In the 1920s, Croydon Aerodrome was the most important airport in the country — and pretty much the whole world. But its location was a problem. The fog from the North Downs blighted many flights in and out of Croydon, often prompting accidents. It was also a shlep from central London — not ideal for businessmen and movie stars in a rush. And this distance wasn't just an inconvenience for passengers. In 1922, aircraft pioneer Frederick Handley Page grumbled about London's premier airport not actually being in London: "People in London do not have any real opportunity now of seeing aeroplanes... People would be much more interested in such a subject if they actually saw the machines regularly going overhead on their journeys."
Around this time, other aerodromes — both auxiliary and replacement — were being touted for London, including at Gunnersbury Park, Wormwood Scrubs and Cricklewood. The concept of slapping gigantic runway roofs on top of central London railway termini including Waterloo was also being bandied around. (This approach was famously imagined for King's Cross in 1931.)
And then there was the MP Lord Allen Algernon Bathurst Apsley, who — along with Handley Page — wanted to build an aerodrome in Hyde Park. After all, you couldn't get much more central than that. "A vision of the future when London business men will fly to work was conjured up by Lord Apsley yesterday..." wrote the Daily News excitedly in October 1926. Apsley imaged businessmen who lived in the countryside zipping into London in their light aircraft, landing in Hyde Park, then making a short car ride — or even walk — to the office: "Large areas of Hyde Park are unfrequented," said Apsley, "and the establishment of a small aerodrome in one of these areas would provide an additional attraction to the place." Maybe he'd been inspired by Montague B Black's painting of the capital 100 years in the future (above), in which the skies were abuzz with private aircraft.
The aerodrome could also be used as a form of flying taxi rank, said Apsley, so that busy folk could hop on, and be whisked off to their destination in a fraction of the time it would've taken by car or train.
Though Apsley envisaged Hyde Park Aerodrome being a small scale thing initially, accommodating smaller planes like Moths, he reckoned the idea had legs enough to grow into a larger scale airport: "It should be possible..." said Apsley, "for anybody to go to Hyde Park and make an aeroplane journey to Liverpool or Hull, in the same manner as one takes a taxicab from the City to the suburbs."
The fact that someone like Handley Page (whose company made iconic planes like the dashing H.P.42) had been touting such an idea since 1922 suggests it had kudos.

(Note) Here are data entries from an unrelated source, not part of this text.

File: src/rtl/tpu_pkg.sv
// Shared opcodes, FSM state encoding and width helpers for the TPU command controller.
package tpu_pkg;

  localparam logic [2:0] OpNop      = 3'b000;
  localparam logic [2:0] OpWrInput  = 3'b001;
  localparam logic [2:0] OpWrWeight = 3'b010;
  localparam logic [2:0] OpLoadFifo = 3'b011;
  localparam logic [2:0] OpMatmul   = 3'b100;
  localparam logic [2:0] OpRdOutput = 3'b101;
  localparam logic [2:0] OpRsvd     = 3'b110;
  localparam logic [2:0] OpClear    = 3'b111;

  typedef enum logic [3:0] {
    StIdle,
    StWrIn,
    StWrWt,
    StFifoClr,
    StFifoRd,
    StMmStart,
    StMmWait,
    StRdOut,
    StClr,
    StDone
  } state_e;

  // Dimension field width: rows-1 for an array edge of wh.
  function automatic int unsigned calc_dw(int unsigned wh);
    return (wh > 1) ? $clog2(wh) : 1;
  endfunction

  // Sub-matrix coordinate width: number of array tiles along a max-size matrix edge.
  function automatic int unsigned calc_sw(int unsigned max_wh, int unsigned wh);
    return ((max_wh / wh) > 1) ? $clog2(max_wh / wh) : 1;
  endfunction

endpackage

File: src/rtl/tpu_row_seq.sv
// Loadable row sequencer: walks count_i+1 rows starting at base_i, one row per step.
module tpu_row_seq
  import tpu_pkg::*;
#(
  parameter int unsigned AW = 8,
  parameter int unsigned CW = 4
) (
  input  logic          clk_i,
  input  logic          reset_i,
  input  logic          load_i,
  input  logic [AW-1:0] base_i,
  input  logic [CW-1:0] count_i,
  input  logic          step_i,
  output logic [AW-1:0] addr_o,
  output logic          active_o,
  output logic          last_o
);

  logic [AW-1:0] addr_q, addr_d;
  logic [CW-1:0] remain_q, remain_d;
  logic          active_q, active_d;

  // Load has priority; a step on the final row retires the sequence.
  always_comb begin
    addr_d   = addr_q;
    remain_d = remain_q;
    active_d = active_q;
    if (load_i) begin
      addr_d   = base_i;
      remain_d = count_i;
      active_d = 1'b1;
    end else if (step_i && active_q) begin
      if (remain_q == '0) begin
        active_d = 1'b0;
      end else begin
        addr_d   = addr_q + AW'(1);
        remain_d = remain_q - CW'(1);
      end
    end
  end

  // Sequencer state registers.
  always_ff @(posedge clk_i) begin
    if (reset_i) begin
      addr_q   <= '0;
      remain_q <= '0;
      active_q <= 1'b0;
    end else begin
      addr_q   <= addr_d;
      remain_q <= remain_d;
      active_q <= active_d;
    end
  end

  assign addr_o   = addr_q;
  assign active_o = active_q;
  assign last_o   = active_q && (remain_q == '0);

endmodule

Apsley put the proposals to the Secretary for Air, Samuel Hoare, in the House of Commons in November 1926, but they were given short shrift, Hoare replying that owing to the proximity of high buildings and trees — and due to central London's densely populated surroundings — an aerodrome at Hyde Park was't viable. Maybe the decision was for the better; you wouldn't really want Boeing Dreamliners roaring a few hundred feet above Oxford Street. Then again, today's London City Airport certainly operates in an extremely high-rise (and increasingly populated) part of London.

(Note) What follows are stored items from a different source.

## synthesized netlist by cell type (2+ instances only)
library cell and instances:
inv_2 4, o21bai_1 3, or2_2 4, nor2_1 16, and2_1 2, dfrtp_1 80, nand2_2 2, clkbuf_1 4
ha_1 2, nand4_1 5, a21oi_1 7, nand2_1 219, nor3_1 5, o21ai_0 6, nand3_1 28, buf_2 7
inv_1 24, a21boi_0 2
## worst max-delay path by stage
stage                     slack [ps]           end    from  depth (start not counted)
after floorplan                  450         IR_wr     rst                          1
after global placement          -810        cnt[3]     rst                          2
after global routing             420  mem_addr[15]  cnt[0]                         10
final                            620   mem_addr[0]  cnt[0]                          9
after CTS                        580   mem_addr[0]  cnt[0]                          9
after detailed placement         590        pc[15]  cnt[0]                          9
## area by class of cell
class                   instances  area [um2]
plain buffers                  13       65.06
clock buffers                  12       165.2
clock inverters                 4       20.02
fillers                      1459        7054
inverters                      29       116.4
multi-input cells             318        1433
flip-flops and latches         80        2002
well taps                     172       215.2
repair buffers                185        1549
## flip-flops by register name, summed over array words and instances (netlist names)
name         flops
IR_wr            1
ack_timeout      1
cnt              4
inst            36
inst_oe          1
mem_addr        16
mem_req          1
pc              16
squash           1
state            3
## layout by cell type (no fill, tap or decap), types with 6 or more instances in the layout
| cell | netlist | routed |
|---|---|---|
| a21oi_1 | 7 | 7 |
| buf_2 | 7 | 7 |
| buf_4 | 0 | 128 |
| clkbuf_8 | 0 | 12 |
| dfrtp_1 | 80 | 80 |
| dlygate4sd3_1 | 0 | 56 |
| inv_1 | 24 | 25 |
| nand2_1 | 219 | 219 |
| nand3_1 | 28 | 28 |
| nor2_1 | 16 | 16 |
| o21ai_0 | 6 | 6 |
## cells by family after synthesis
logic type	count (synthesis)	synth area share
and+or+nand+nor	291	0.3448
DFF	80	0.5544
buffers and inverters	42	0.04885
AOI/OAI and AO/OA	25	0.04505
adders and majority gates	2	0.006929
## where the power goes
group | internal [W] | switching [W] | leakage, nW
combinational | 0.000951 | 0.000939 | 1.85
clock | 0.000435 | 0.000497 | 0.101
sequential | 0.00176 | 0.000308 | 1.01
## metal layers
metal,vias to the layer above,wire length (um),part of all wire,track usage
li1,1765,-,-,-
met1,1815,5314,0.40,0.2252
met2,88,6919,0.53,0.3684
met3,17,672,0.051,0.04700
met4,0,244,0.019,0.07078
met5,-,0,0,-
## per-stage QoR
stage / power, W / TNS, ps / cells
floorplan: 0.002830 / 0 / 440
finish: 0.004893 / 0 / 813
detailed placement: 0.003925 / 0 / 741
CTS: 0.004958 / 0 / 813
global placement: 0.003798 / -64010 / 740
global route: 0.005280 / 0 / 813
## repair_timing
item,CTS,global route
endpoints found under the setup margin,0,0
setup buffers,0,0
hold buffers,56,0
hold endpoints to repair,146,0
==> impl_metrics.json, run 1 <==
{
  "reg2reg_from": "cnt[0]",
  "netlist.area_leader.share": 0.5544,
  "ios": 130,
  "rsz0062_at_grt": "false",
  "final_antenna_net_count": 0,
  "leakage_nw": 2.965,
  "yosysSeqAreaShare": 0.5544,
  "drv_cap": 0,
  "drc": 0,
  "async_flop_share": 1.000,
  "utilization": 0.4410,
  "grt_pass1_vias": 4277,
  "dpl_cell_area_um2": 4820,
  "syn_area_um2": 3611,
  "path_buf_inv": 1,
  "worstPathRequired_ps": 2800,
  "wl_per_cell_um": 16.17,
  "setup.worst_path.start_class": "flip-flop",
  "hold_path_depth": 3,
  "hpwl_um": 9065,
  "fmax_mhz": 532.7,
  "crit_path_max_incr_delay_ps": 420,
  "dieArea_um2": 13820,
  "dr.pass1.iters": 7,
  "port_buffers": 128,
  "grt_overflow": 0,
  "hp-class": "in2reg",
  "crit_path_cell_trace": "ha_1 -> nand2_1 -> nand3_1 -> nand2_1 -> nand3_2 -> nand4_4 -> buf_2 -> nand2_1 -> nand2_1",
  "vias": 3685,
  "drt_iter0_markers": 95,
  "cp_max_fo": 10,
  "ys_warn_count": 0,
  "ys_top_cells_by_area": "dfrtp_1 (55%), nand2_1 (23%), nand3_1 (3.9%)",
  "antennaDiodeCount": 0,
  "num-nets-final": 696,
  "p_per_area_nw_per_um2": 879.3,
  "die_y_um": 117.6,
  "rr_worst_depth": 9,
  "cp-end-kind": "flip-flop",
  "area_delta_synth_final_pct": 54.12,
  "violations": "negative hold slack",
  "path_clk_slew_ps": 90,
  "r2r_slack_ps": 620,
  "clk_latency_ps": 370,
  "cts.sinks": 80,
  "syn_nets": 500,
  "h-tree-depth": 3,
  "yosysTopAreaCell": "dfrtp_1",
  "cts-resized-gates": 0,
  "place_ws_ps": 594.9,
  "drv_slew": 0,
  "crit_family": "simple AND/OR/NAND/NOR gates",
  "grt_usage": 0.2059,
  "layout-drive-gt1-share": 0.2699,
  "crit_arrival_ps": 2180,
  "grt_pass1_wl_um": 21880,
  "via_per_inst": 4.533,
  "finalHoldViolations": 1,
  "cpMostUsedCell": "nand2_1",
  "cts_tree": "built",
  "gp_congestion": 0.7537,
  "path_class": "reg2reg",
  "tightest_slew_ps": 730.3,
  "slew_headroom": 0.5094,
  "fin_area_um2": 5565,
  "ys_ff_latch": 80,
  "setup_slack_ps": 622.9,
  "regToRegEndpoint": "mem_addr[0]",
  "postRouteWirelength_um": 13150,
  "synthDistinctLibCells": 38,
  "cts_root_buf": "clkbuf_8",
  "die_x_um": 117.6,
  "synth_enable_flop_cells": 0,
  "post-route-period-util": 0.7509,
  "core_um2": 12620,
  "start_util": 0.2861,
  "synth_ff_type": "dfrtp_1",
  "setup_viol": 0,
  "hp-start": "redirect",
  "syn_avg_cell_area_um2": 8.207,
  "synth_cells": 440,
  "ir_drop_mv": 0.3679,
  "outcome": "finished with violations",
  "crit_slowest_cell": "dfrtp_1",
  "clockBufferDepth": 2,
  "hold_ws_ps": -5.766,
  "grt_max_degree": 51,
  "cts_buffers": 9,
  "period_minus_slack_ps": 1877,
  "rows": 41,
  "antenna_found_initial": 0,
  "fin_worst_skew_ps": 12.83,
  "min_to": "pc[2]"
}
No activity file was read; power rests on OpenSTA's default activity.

The closest Hyde Park came to fulfilling the audacious aerodrome vision came in December 1933, when a single-seater Bulldog made a forced landing in the park, narrowly missing Buckingham Palace, a feat that was — according to Illustrated London News — watched through the window by the King. Croydon remained the country's principal airport until London Airport (now Heathrow) rocked up in 1946. Apsley died in an air accident in Malta in 1942.